Start of Block

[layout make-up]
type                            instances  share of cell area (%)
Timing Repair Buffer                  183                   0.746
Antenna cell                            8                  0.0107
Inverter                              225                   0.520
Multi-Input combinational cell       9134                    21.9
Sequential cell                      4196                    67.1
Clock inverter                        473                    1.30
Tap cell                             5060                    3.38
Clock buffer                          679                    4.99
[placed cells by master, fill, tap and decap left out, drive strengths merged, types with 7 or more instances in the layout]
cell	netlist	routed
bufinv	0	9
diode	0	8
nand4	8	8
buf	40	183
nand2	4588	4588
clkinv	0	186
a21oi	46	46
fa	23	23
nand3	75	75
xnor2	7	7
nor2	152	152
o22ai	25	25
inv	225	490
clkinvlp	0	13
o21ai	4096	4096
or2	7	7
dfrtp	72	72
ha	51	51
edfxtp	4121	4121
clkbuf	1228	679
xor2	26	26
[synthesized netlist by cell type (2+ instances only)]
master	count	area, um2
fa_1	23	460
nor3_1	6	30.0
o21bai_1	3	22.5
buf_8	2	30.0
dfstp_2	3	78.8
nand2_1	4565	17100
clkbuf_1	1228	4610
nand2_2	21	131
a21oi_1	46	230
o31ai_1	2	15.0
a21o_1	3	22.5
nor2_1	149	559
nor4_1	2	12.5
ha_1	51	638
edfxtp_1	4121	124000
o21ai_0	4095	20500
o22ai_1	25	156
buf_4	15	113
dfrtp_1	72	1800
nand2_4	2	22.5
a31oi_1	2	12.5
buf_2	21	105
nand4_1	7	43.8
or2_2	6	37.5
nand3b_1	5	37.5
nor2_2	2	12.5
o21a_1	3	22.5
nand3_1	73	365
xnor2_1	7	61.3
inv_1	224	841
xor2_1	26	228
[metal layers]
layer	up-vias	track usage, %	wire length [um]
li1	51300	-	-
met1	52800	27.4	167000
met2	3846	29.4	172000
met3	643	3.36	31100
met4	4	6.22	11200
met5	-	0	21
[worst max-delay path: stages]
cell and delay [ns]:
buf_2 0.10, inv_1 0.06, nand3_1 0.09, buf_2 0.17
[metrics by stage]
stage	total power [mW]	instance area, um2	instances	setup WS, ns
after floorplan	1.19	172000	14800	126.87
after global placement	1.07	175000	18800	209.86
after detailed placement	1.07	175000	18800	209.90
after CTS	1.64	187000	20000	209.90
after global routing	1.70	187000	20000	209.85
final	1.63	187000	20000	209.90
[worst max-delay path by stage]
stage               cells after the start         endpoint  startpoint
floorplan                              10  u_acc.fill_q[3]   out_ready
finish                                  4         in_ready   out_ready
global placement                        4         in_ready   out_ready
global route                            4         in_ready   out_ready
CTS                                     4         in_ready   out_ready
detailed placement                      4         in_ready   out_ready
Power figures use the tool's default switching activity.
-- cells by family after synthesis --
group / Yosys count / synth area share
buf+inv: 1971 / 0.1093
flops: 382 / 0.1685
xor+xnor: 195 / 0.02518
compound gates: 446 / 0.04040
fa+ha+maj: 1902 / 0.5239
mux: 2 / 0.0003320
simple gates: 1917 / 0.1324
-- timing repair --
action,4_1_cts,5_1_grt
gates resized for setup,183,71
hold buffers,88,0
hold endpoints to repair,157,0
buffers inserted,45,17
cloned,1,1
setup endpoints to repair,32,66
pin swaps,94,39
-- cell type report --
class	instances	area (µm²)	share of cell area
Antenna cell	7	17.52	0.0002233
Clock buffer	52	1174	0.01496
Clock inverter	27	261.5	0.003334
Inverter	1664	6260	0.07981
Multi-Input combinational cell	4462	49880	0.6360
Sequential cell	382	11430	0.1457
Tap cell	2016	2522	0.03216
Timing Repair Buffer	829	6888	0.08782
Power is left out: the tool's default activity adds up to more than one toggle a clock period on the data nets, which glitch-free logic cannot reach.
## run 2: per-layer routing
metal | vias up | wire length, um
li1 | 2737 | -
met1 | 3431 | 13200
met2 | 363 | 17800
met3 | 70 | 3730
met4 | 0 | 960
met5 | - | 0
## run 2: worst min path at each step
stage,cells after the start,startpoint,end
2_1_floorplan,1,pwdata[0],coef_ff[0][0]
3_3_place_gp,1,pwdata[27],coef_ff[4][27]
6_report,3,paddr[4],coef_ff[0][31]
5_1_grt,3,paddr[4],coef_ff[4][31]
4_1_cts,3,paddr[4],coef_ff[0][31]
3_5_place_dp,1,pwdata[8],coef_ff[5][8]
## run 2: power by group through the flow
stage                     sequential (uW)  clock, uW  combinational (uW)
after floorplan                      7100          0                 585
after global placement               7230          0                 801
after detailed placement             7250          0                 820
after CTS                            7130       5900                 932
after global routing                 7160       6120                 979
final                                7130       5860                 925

End of Block

Problem statement: For each line of the material that includes the word "gates", make a copy.

Completed exercise:
compound gates: 446 / 0.04040
simple gates: 1917 / 0.1324
gates resized for setup,183,71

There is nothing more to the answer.